Plus One Time His Mom Frowned at Me for Making Fun of Lawrence Welk
In high school I had a friend who's parents were in their early 100s. I used to tell him that they probably kidnapped him because he was the only one with a uni-brow and his older brothers and sisters were in their 70s, 80s and 90s. He swore I was exaggerating and that his folks weren't that much older than mine, but yet the following two items are irrefutable FACTS that prove I was right.
1. His mother saved the styrofoam blood-slab/juice-tray dealies that come plastic-wrapped underneath grocery store meat and whenever we wanted an after school snack, she would pull one of them from the cram-packed cupboard for us to use as a paper plate alternative, only when we were done snacking, she wouldn't throw it away like you'd expect, SHE WOULD WASH IT AND PUT IT BACK!. Plus her name was Phyllis. OLD CITY.

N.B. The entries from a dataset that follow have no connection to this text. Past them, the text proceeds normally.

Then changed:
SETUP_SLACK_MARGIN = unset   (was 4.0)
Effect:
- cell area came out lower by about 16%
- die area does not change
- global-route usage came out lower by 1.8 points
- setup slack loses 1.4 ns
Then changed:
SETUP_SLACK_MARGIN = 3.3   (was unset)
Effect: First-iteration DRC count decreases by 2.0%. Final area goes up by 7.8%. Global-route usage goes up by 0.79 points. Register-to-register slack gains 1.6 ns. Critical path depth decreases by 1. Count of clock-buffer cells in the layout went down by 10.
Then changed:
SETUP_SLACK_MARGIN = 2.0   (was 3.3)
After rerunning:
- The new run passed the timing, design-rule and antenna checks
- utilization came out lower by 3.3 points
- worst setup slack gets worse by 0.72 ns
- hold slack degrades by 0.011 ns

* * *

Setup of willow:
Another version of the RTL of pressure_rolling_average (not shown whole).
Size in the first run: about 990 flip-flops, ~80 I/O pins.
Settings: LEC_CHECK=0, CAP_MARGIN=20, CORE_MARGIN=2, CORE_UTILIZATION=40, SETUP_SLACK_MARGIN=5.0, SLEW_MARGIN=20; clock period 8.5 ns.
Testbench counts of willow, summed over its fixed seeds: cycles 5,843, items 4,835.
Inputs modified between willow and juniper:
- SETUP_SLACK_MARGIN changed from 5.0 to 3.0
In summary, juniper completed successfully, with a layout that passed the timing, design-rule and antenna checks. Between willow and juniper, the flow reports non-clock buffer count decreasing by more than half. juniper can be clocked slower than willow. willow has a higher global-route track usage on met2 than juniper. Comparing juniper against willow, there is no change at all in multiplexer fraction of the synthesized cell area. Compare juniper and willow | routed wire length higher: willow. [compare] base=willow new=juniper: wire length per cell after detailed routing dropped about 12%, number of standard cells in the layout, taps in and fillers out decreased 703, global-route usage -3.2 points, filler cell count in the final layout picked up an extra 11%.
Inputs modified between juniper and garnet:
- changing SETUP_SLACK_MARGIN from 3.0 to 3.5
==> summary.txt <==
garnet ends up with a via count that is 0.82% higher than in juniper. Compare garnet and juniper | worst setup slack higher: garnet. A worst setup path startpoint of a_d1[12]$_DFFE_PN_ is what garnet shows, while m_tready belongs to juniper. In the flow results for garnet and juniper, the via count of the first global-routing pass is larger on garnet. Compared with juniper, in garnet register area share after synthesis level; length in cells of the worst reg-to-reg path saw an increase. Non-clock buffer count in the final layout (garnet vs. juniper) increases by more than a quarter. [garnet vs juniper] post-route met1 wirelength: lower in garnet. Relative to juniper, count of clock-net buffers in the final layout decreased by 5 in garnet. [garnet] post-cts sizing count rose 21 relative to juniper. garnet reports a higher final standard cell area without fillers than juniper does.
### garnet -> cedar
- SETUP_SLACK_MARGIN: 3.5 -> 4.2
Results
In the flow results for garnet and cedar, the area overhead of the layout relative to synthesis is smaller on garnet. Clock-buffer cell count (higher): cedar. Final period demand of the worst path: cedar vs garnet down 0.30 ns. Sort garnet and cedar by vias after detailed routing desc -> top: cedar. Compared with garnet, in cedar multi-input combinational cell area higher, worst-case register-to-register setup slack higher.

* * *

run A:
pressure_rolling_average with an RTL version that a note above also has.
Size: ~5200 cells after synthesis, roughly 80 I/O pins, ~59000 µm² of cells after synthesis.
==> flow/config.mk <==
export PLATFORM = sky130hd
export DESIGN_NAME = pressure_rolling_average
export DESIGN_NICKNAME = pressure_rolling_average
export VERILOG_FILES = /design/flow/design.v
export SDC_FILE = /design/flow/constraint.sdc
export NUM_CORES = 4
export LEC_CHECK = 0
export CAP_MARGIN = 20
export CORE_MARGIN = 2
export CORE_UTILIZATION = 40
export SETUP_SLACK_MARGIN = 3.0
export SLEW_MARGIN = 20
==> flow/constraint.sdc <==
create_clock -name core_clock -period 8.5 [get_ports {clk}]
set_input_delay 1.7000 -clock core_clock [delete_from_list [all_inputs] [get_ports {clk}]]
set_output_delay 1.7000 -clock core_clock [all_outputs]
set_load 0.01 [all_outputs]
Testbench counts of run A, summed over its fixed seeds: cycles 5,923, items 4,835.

2. When driving 10 miles an hour with his "Dad" we would change the channel from his "Dad's" favorite Elevator Muzak station to one of our rock stations and his "Dad" would say shit like "Now why in sam hill do they gotta go and god damn ruin a perfectly good god damn song by adding all them god damn words and god damn singing?" and my friend would say "Dad, these word versions come FIRST." and then his dad would say "Oh Balderdash!" Plus his name was Henry. OLD CITY.
Adrienne - Acting Kinda Dinner-Like
While Surrounded By Six Pretend Adrienne Clones
Pretend Waiting to Eat Her
Adrienne - Flanked By Clones, Enjoys Energy Booze & Queenishly Poses on a Wicker Throne as a Folksy Crucified Jesus Appears To Intervene in a Potential Melée Between His 12 Disciples, Two Roosters & a Plate of Nachos (Cow Products at 12, 3, 6 & 9 O'Clock)
That's all for now.
Don't get caught staring at the ear hair.